(TRY IT):
Note each line of the entries that includes "overflow". Then copy those lines.

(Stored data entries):
BEGIN

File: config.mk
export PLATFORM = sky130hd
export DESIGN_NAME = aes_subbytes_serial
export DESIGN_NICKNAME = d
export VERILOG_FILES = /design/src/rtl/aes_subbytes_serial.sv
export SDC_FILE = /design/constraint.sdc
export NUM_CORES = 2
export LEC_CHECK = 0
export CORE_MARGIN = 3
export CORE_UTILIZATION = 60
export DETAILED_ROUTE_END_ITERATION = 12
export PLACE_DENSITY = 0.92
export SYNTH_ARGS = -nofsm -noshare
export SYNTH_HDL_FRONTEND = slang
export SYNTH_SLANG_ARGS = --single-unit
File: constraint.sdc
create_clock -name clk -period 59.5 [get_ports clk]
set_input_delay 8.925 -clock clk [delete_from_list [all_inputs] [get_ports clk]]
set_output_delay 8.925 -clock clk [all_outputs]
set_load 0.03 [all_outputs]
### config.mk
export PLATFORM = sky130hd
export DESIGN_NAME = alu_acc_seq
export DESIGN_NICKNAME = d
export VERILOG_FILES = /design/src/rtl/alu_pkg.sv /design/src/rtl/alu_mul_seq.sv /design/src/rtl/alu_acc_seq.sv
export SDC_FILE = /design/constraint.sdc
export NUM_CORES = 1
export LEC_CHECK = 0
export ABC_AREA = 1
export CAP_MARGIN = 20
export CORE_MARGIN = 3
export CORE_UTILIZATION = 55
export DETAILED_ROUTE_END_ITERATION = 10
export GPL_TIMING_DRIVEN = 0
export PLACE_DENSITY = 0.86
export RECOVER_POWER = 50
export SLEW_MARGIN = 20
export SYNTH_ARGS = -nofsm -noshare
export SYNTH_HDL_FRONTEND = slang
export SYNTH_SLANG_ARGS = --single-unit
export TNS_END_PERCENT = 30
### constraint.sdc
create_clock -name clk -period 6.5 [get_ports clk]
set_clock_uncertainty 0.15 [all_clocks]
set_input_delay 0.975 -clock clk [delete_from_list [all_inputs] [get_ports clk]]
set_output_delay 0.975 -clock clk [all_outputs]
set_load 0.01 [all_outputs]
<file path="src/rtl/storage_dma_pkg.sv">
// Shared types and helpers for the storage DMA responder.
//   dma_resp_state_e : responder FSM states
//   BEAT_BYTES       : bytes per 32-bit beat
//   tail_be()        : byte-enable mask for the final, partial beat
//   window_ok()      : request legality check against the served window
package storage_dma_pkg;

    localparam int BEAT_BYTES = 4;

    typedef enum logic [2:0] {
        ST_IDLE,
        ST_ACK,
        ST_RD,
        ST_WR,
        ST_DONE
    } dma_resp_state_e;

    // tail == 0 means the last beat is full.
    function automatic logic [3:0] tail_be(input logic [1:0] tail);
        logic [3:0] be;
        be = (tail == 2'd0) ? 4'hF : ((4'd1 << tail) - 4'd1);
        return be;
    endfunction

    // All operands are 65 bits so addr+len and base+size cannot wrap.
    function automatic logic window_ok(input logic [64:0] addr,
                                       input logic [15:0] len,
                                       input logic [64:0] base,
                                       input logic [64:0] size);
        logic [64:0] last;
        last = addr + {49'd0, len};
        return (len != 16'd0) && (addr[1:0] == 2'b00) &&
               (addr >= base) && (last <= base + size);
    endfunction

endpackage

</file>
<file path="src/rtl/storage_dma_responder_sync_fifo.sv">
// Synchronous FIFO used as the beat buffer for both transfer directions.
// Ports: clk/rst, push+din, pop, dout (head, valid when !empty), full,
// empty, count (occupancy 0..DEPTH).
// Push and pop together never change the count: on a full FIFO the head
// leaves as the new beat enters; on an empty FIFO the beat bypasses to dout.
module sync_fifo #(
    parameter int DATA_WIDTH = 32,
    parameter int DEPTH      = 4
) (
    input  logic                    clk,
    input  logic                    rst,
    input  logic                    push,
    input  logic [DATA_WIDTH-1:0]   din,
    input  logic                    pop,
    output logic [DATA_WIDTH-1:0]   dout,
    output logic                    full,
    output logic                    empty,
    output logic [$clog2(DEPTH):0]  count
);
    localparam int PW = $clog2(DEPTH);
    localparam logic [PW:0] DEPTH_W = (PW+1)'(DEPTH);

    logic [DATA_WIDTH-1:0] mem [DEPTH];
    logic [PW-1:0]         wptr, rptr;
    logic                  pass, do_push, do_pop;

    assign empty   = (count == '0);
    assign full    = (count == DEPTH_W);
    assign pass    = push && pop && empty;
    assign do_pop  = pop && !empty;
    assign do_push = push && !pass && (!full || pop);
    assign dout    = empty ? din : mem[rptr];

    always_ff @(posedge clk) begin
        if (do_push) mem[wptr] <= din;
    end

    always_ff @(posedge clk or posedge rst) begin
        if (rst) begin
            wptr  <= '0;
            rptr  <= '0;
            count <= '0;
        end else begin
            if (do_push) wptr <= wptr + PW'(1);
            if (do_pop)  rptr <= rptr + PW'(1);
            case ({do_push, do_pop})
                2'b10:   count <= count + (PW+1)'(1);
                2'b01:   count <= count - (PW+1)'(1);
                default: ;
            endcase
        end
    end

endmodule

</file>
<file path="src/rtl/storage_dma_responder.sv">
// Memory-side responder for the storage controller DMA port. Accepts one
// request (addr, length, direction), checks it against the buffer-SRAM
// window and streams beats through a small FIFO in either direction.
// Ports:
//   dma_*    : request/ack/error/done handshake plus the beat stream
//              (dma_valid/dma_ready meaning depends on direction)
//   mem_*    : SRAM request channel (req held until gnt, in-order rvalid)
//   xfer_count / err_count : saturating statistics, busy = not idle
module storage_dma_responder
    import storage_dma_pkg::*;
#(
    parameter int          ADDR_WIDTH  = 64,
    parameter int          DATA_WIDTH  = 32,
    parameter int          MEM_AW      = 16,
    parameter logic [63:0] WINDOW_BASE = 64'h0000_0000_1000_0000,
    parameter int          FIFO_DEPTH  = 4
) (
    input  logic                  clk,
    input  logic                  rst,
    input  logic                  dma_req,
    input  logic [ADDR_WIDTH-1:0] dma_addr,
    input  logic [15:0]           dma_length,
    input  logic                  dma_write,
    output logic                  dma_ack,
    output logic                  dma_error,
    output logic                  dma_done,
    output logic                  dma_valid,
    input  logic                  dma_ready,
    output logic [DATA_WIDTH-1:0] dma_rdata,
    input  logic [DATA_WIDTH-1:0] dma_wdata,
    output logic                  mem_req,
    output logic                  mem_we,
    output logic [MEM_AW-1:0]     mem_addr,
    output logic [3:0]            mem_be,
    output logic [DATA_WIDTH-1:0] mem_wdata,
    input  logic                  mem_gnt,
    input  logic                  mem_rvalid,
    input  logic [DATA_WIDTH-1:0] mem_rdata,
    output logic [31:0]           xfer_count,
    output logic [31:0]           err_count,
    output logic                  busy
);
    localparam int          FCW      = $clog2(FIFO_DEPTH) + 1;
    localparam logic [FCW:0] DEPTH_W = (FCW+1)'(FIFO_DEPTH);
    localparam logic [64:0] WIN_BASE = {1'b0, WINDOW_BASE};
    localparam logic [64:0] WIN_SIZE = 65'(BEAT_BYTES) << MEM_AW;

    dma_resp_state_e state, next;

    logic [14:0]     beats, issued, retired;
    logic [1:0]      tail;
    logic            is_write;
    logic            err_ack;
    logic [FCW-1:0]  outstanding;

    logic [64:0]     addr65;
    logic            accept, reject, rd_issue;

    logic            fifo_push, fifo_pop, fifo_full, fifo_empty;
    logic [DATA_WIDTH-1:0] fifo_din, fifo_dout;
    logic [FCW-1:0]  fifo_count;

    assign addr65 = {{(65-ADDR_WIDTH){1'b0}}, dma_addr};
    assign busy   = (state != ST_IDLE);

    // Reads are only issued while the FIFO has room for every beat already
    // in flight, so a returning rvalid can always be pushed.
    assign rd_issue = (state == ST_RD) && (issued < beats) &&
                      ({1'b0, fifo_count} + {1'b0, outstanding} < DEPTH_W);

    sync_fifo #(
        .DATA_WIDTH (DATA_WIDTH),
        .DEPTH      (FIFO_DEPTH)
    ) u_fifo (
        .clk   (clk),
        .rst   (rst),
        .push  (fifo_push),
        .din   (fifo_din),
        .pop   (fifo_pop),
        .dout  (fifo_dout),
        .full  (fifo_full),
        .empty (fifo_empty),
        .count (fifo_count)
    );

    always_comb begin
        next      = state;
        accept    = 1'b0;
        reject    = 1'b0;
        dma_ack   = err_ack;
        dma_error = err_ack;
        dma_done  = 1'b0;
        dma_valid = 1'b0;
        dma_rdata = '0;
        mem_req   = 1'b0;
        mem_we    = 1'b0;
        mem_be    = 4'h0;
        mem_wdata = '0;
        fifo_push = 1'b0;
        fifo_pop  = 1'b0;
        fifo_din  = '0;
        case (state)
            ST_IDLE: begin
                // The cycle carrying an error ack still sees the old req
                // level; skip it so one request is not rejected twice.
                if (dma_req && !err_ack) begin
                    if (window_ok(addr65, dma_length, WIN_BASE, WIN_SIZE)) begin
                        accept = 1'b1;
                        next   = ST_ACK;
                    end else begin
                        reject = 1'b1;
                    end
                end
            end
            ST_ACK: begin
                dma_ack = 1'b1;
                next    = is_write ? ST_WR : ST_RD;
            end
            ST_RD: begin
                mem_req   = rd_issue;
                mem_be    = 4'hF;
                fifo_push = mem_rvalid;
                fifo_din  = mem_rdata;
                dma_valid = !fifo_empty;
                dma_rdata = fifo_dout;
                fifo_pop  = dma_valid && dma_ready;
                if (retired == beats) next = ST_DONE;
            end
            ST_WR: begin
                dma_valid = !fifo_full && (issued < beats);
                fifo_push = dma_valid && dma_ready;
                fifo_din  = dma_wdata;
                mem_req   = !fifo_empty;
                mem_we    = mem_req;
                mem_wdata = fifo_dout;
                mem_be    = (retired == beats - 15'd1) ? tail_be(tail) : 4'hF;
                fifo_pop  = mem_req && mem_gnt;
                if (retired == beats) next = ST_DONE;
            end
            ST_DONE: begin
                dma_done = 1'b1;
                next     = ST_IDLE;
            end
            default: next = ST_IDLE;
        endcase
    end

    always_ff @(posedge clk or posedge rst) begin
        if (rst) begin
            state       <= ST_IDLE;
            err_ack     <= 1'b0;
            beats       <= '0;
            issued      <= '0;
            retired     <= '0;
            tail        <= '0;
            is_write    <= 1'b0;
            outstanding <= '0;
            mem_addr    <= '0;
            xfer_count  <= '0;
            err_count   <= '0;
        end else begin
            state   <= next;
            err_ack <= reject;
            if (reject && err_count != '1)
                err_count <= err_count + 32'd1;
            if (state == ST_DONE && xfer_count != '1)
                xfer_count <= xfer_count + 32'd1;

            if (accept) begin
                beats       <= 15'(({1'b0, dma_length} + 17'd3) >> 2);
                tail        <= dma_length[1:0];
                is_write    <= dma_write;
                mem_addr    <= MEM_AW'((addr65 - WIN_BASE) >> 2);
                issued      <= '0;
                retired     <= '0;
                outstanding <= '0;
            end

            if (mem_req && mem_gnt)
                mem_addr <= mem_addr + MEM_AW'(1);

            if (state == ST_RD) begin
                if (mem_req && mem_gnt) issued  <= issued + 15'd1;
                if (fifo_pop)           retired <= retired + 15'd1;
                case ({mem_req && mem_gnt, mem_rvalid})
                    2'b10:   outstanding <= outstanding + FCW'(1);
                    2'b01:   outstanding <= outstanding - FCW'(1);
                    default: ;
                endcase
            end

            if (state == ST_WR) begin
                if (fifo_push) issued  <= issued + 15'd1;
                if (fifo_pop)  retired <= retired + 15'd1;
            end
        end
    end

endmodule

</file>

END
BEGIN

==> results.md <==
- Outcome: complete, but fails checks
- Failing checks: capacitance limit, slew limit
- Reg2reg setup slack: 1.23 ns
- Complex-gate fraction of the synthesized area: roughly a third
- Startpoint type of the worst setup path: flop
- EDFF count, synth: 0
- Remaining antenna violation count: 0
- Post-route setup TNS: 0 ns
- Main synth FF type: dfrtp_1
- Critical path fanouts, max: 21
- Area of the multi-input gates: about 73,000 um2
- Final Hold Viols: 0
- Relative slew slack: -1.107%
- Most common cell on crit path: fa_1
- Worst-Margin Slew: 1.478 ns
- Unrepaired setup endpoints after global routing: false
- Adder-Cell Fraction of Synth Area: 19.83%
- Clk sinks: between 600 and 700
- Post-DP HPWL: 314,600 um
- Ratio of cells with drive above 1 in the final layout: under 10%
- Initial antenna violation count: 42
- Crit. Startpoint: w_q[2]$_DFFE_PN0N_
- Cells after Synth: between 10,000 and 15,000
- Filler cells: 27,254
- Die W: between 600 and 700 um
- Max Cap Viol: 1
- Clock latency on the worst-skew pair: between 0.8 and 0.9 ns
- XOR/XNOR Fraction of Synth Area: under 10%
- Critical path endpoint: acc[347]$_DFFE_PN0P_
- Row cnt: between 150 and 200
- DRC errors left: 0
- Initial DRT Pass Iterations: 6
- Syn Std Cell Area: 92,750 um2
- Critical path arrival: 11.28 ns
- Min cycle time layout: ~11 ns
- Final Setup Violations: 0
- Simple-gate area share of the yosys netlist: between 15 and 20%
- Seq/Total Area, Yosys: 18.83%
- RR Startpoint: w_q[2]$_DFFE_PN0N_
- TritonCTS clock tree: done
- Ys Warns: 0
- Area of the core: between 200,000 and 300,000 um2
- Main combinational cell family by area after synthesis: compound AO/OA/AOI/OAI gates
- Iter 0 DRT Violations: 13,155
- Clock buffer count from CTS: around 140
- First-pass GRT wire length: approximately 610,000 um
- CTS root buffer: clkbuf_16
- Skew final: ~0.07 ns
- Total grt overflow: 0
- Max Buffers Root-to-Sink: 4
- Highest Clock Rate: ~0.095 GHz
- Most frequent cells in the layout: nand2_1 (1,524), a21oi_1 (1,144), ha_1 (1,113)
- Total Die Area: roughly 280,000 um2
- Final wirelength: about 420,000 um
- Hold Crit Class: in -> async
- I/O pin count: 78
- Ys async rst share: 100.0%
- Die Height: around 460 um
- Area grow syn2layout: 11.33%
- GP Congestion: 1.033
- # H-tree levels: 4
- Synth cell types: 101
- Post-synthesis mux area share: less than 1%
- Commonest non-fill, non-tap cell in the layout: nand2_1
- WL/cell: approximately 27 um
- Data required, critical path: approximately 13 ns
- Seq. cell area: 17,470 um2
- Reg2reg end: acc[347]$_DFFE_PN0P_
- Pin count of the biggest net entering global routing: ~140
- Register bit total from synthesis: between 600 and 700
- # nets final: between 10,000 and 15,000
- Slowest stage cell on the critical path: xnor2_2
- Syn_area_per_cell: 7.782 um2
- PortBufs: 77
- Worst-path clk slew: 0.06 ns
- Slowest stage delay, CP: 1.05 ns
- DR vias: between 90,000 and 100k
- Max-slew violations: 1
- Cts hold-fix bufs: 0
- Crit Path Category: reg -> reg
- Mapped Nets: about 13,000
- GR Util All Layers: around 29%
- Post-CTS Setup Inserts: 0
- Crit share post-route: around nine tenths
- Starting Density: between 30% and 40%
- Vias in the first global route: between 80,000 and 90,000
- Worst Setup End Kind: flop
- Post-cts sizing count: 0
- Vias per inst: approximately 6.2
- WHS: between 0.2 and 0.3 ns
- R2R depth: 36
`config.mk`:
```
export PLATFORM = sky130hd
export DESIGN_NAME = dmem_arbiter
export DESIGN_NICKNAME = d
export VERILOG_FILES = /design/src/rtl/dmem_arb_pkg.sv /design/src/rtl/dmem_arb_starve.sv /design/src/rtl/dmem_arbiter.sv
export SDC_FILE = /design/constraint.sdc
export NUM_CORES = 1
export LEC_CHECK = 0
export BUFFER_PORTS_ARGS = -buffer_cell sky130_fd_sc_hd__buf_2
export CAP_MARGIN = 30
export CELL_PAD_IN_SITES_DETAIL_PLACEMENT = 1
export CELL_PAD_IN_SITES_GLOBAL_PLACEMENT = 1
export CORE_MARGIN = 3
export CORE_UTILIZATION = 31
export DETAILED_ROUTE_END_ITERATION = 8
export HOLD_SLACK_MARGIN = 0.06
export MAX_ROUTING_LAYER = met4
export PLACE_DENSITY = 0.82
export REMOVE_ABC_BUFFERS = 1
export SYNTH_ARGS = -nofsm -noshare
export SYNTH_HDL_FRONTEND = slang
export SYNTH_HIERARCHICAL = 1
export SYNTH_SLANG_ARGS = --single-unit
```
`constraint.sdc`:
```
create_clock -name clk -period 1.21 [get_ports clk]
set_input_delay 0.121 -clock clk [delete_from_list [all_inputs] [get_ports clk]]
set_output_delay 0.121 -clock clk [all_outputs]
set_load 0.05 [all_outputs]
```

END
BEGIN

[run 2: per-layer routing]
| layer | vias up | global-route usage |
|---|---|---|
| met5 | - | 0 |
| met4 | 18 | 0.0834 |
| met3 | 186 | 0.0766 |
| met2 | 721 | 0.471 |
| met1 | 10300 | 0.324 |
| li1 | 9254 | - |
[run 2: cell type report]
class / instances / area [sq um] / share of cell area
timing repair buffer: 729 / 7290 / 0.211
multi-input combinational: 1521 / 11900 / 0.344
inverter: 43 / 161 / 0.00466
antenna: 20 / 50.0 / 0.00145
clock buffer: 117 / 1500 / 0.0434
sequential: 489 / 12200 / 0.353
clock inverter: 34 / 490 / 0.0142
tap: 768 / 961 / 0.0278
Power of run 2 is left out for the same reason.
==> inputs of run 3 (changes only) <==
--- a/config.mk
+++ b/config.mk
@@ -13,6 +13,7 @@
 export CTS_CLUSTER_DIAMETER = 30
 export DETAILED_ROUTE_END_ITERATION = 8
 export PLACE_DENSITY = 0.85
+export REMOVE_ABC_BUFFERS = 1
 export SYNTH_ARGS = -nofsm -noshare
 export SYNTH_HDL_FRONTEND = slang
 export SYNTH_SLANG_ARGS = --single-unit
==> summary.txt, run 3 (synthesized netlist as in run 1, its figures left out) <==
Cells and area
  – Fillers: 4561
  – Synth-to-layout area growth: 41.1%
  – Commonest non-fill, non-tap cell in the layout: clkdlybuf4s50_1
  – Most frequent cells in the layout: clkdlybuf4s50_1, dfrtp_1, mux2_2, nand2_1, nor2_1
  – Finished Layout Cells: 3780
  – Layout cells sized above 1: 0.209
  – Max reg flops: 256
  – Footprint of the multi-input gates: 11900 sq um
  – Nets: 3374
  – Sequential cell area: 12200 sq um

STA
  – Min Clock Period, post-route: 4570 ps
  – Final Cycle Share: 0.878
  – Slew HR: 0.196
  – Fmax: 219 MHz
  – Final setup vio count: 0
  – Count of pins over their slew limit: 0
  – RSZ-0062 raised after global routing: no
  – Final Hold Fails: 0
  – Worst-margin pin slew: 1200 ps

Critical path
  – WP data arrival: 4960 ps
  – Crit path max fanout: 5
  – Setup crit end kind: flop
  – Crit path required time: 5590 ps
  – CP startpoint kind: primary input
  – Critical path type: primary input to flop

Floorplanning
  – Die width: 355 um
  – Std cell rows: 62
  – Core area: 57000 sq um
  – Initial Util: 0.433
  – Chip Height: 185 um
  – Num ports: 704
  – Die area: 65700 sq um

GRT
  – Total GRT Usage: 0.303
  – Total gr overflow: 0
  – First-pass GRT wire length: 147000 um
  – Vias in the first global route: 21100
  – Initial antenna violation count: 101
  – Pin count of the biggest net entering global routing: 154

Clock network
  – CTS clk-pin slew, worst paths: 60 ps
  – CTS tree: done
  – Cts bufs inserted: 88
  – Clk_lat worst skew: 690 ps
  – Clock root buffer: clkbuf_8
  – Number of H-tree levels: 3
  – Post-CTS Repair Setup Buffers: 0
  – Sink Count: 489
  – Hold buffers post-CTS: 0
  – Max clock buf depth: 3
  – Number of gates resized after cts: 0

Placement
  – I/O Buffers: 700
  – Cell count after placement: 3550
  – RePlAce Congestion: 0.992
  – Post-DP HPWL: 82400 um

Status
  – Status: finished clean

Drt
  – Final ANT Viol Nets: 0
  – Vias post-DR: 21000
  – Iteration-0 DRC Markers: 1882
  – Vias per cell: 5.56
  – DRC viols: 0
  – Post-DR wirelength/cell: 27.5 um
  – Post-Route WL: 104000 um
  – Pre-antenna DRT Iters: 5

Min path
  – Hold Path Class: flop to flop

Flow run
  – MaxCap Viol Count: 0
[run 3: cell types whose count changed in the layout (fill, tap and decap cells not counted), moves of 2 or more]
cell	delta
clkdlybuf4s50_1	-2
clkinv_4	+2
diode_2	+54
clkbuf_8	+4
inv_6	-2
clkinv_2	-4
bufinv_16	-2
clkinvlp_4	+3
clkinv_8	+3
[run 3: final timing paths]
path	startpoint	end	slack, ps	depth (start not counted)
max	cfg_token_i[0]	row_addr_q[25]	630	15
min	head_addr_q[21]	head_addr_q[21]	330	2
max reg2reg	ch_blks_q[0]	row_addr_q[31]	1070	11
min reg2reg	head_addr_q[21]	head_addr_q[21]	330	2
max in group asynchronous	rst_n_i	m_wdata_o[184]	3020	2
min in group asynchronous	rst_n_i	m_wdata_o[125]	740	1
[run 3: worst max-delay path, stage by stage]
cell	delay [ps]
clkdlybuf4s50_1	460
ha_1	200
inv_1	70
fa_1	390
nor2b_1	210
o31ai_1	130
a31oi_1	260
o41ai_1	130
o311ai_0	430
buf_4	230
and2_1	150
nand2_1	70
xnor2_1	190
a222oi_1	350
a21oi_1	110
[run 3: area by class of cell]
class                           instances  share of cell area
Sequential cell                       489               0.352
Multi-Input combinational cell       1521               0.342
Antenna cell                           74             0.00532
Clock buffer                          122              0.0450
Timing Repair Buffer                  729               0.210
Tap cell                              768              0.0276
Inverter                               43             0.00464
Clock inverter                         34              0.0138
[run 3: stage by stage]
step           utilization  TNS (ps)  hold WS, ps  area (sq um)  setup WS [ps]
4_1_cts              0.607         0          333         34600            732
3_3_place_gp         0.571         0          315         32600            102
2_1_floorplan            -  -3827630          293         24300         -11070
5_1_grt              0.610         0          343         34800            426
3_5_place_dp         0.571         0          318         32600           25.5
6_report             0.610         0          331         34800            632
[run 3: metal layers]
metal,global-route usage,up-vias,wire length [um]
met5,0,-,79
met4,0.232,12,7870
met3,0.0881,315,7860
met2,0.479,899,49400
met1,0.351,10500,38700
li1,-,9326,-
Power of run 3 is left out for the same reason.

END

(EXERCISE RESPONSE):
- Total grt overflow: 0
  – Total gr overflow: 0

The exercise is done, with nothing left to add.